*TASK PROMPT:*
The answer must be every line of the records below that contains the word "begin".

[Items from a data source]
[Start of section]

`config.mk`:
```
export PLATFORM = sky130hd
export DESIGN_NAME = lu_serial_ctrl
export DESIGN_NICKNAME = d
export VERILOG_FILES = /design/src/rtl/lu_serial_ctrl_pkg.sv /design/src/rtl/lu_bit.sv /design/src/rtl/lu_serial_ctrl.sv
export SDC_FILE = /design/constraint.sdc
export NUM_CORES = 1
export LEC_CHECK = 0
export CAP_MARGIN = 5
export CORE_MARGIN = 2
export CORE_UTILIZATION = 45
export DETAILED_ROUTE_END_ITERATION = 12
export HOLD_SLACK_MARGIN = 0.12
export MAX_ROUTING_LAYER = met4
export PLACE_DENSITY = 0.72
export SLEW_MARGIN = 0
export SYNTH_ARGS = -nofsm -noshare
export SYNTH_HDL_FRONTEND = slang
export SYNTH_SLANG_ARGS = --single-unit
```
`constraint.sdc`:
```
create_clock -name clk -period 1.9 [get_ports clk]
set_input_delay 0.38 -clock clk [delete_from_list [all_inputs] [get_ports clk]]
set_output_delay 0.38 -clock clk [all_outputs]
set_load 0.02 [all_outputs]
```
`src/rtl/lu_serial_ctrl_pkg.sv`:
```
// lu_serial_ctrl_pkg: shared op-select codes, FSM state encoding and the per-bit logic function
package lu_serial_ctrl_pkg;
   localparam logic [2:0] LU_OP_NOT  = 3'b000;
   localparam logic [2:0] LU_OP_AND  = 3'b001;
   localparam logic [2:0] LU_OP_NAND = 3'b010;
   localparam logic [2:0] LU_OP_OR   = 3'b011;
   localparam logic [2:0] LU_OP_NOR  = 3'b100;
   localparam logic [2:0] LU_OP_XOR  = 3'b101;
   localparam logic [2:0] LU_OP_XNOR = 3'b110;
   localparam logic [2:0] LU_OP_ZERO = 3'b111;

   typedef enum logic [1:0] {
      IDLE = 2'd0,
      RUN  = 2'd1,
      DONE = 2'd2
   } lu_state_e;

   function automatic logic lu_fn(input logic a, input logic b, input logic [2:0] sel);
      return (sel == LU_OP_NOT)  ? ~a :
             (sel == LU_OP_AND)  ? (a & b) :
             (sel == LU_OP_NAND) ? ~(a & b) :
             (sel == LU_OP_OR)   ? (a | b) :
             (sel == LU_OP_NOR)  ? ~(a | b) :
             (sel == LU_OP_XOR)  ? (a ^ b) :
             (sel == LU_OP_XNOR) ? ~(a ^ b) : 1'b0;
   endfunction
endpackage

```
`src/rtl/lu_bit.sv`:
```
// lu_bit: combinational 1-bit logic cell shared by the serial sequencer
module lu_bit
   import lu_serial_ctrl_pkg::*;
(
   input  logic       a_i,
   input  logic       b_i,
   input  logic [2:0] sel_i,
   input  logic       neg_i,
   output logic       y_o
);
   // optional inversion of a, then the selected logic function
   always_comb y_o = lu_fn(neg_i ? ~a_i : a_i, b_i, sel_i);
endmodule

```
`src/rtl/lu_serial_ctrl.sv`:
```
// lu_serial_ctrl: bit-serial sequencer driving lu_bit LSB first; LU_SEQ_ZERO_FLAG_EN adds out_zero_o
module lu_serial_ctrl
   import lu_serial_ctrl_pkg::*;
#(
   parameter int WIDTH = 8
) (
   input  logic             clk,
   input  logic             rst_n,
   input  logic             in_valid_i,
   output logic             in_ready_o,
   input  logic [WIDTH-1:0] in_a_i,
   input  logic [WIDTH-1:0] in_b_i,
   input  logic [2:0]       in_sel_i,
   input  logic             in_neg_i,
   output logic             out_valid_o,
   input  logic             out_ready_i,
   output logic [WIDTH-1:0] out_res_o,
   output logic             busy_o
`ifdef LU_SEQ_ZERO_FLAG_EN
   ,
   output logic             out_zero_o
`endif
);
   localparam int CW = (WIDTH > 1) ? $clog2(WIDTH) : 1;
   lu_state_e        state_q, state_d;
   logic [WIDTH-1:0] a_q, b_q, res_q, res_d;
   logic [2:0]       sel_q;
   logic             neg_q;
   logic [CW-1:0]    cnt_q;
   logic             bit_y, last;

   lu_bit u_bit (
      .a_i  (a_q[0]),
      .b_i  (b_q[0]),
      .sel_i(sel_q),
      .neg_i(neg_q),
      .y_o  (bit_y)
   );

   assign last      = (cnt_q == CW'(WIDTH - 1));
   assign res_d     = {bit_y, res_q[WIDTH-1:1]};
   assign out_res_o = res_q;

   // next state and handshake outputs, all decoded from the state register only
   always_comb begin
      state_d     = state_q;
      in_ready_o  = 1'b0;
      out_valid_o = 1'b0;
      busy_o      = 1'b0;
      case (state_q)
         IDLE: begin
            in_ready_o = 1'b1;
            if (in_valid_i) state_d = RUN;
         end
         RUN: begin
            busy_o = 1'b1;
            if (last) state_d = DONE;
         end
         DONE: begin
            busy_o      = 1'b1;
            out_valid_o = 1'b1;
            if (out_ready_i) state_d = IDLE;
         end
         default: state_d = IDLE;
      endcase
   end

   // state register
   always_ff @(posedge clk or negedge rst_n) begin
      if (!rst_n) state_q <= IDLE;
      else        state_q <= state_d;
   end

   // latch operands on accept, then shift one bit per RUN edge with the result entering at the MSB
   always_ff @(posedge clk or negedge rst_n) begin
      if (!rst_n) begin
         a_q   <= '0;
         b_q   <= '0;
         sel_q <= '0;
         neg_q <= 1'b0;
         res_q <= '0;
         cnt_q <= '0;
      end else if (state_q == IDLE && in_valid_i) begin
         a_q   <= in_a_i;
         b_q   <= in_b_i;
         sel_q <= in_sel_i;
         neg_q <= in_neg_i;
         cnt_q <= '0;
      end else if (state_q == RUN) begin
         a_q   <= a_q >> 1;
         b_q   <= b_q >> 1;
         res_q <= res_d;
         cnt_q <= last ? cnt_q : cnt_q + CW'(1);
      end
   end

`ifdef LU_SEQ_ZERO_FLAG_EN
   logic zero_q;
   // zero flag tracks the shifting result; its last RUN update reflects the complete word
   always_ff @(posedge clk or negedge rst_n) begin
      if (!rst_n)              zero_q <= 1'b0;
      else if (state_q == RUN) zero_q <= (res_d == '0);
   end
   assign out_zero_o = zero_q;
`endif
endmodule

```
# Yosys cells after proc, flatten, opt, wreduce, memory -nomap -nowiden
# Cells that the tools add are included.
[word_totals]
output_inout_bits = 11
reg_bits = 33
[op_classes]
n_mux = 22
addsub = 1
eq_ne = 13
n_bitwise = 9
reduce_logical = 8
[op_table]
columns = ["op", "count"]
rows = [
  ["8-bit 2-to-1 mux", 4],
  ["3-bit equality test, second input constant", 4],
  ["1-bit 2-to-1 mux", 11],
  ["3-bit 2-to-1 mux", 3],
  ["3-bit by 2-bit equality test with 1-bit output, second input constant", 2],
  ["2-bit 2-to-1 mux", 3],
  ["2-bit != test, second input constant", 3],
  ["1-bit NOT", 6],
  ["2-bit one-hot mux with 3 select lines", 1],
  ["2-bit AND reduction", 2],
  ["3-bit by 1-bit adder with 3-bit output, second input constant", 1],
  ["3-bit by 1-bit equality test with 1-bit output, second input constant", 1],
  ["3-bit logical NOT", 1],
  ["3-bit AND reduction", 1],
  ["2-bit by 1-bit equality test with 1-bit output, second input constant", 1],
  ["2-bit equality test, second input constant", 1],
  ["2-bit logical NOT", 1],
  ["2-bit by 1-bit != test with 1-bit output, second input constant", 1],
  ["2-bit nonzero test", 1],
  ["2-bit OR reduction", 1],
  ["1-bit AND", 1],
  ["1-bit logical AND", 1],
  ["1-bit bitwise OR", 1],
  ["1-bit bitwise XOR", 1],
]

# Depth between registers and ports, before layout
# Gate-level depths: netlist of the first run.
[depth]
word_depth = 11
mapped_depth = 7

# Cells and area by module
# A second synthesis of the first run with hierarchy kept.
[hier_totals]
hier_cells = 138
hier_area_um2 = 1614.0
[by_module_without_submodules]
columns = ["module", "cells_per_inst", "n_inst", "seq_area_each_um2", "area_each_um2"]
rows = [
  ["lu_serial_ctrl", 125, 1, 825.8, 1516.5],
  ["lu_bit", 13, 1, 0.0, 97.6],
]

# Worst setup path before layout of the first run
# Ideal clock, no wire load.
[synth_path]
path_kind = "register to register"
start = "reg state_q[0]"
end = "reg neg_q"
stages_incl_launch_ff = 7
arrival_time_ns = 1.552
setup_slack_ns = 0.223
t_required_ns = 1.775
cell_sequence = "dfrtp_1 > inv_1 > ha_1 > and2_1 > clkbuf_1 > buf_2 > mux2_2"
[synth_between]
elab_chain_len = 2
[synth_lines]
columns = ["item", "line_no", "text"]
rows = [
  ["start: declaration", "lu_serial_ctrl.sv:25", "lu_state_e state_q, state_d;"],
  ["start signal: assignment", "lu_serial_ctrl.sv:71", "else state_q <= state_d;"],
  ["2-bit logical NOT", "lu_serial_ctrl.sv:83", "end else if (state_q == IDLE && in_valid_i) begin"],
  ["1-bit logical AND", "lu_serial_ctrl.sv:83", ""],
  ["end signal: assignment", "lu_serial_ctrl.sv:87", "neg_q <= in_neg_i;"],
  ["end: declaration", "lu_serial_ctrl.sv:28", "logic neg_q;"],
]
# Every way passes these cells.
# A chain may end at the register's enable or synchronous reset.

# Worst setup path in the final report of the first run
[layout_path]
start = "reg state_q[0]"
end = "out in_ready_o"
[layout_between]
elab_chain_len = 2
[layout_lines]
columns = ["item", "line_no", "text"]
rows = [
  ["2-bit logical NOT", "lu_serial_ctrl.sv:50", "case (state_q)"],
  ["1-bit 2-to-1 mux", "lu_serial_ctrl.sv:50", ""],
  ["end: declaration", "lu_serial_ctrl.sv:10", "output logic in_ready_o,"],
]
# Every way passes these cells.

[End of section]

*ANSWER TO THIS TASK:*
   always_comb begin
         IDLE: begin
         RUN: begin
         DONE: begin
   always_ff @(posedge clk or negedge rst_n) begin
   always_ff @(posedge clk or negedge rst_n) begin
      if (!rst_n) begin
      end else if (state_q == IDLE && in_valid_i) begin
      end else if (state_q == RUN) begin
   always_ff @(posedge clk or negedge rst_n) begin
  ["2-bit logical NOT", "lu_serial_ctrl.sv:83", "end else if (state_q == IDLE && in_valid_i) begin"],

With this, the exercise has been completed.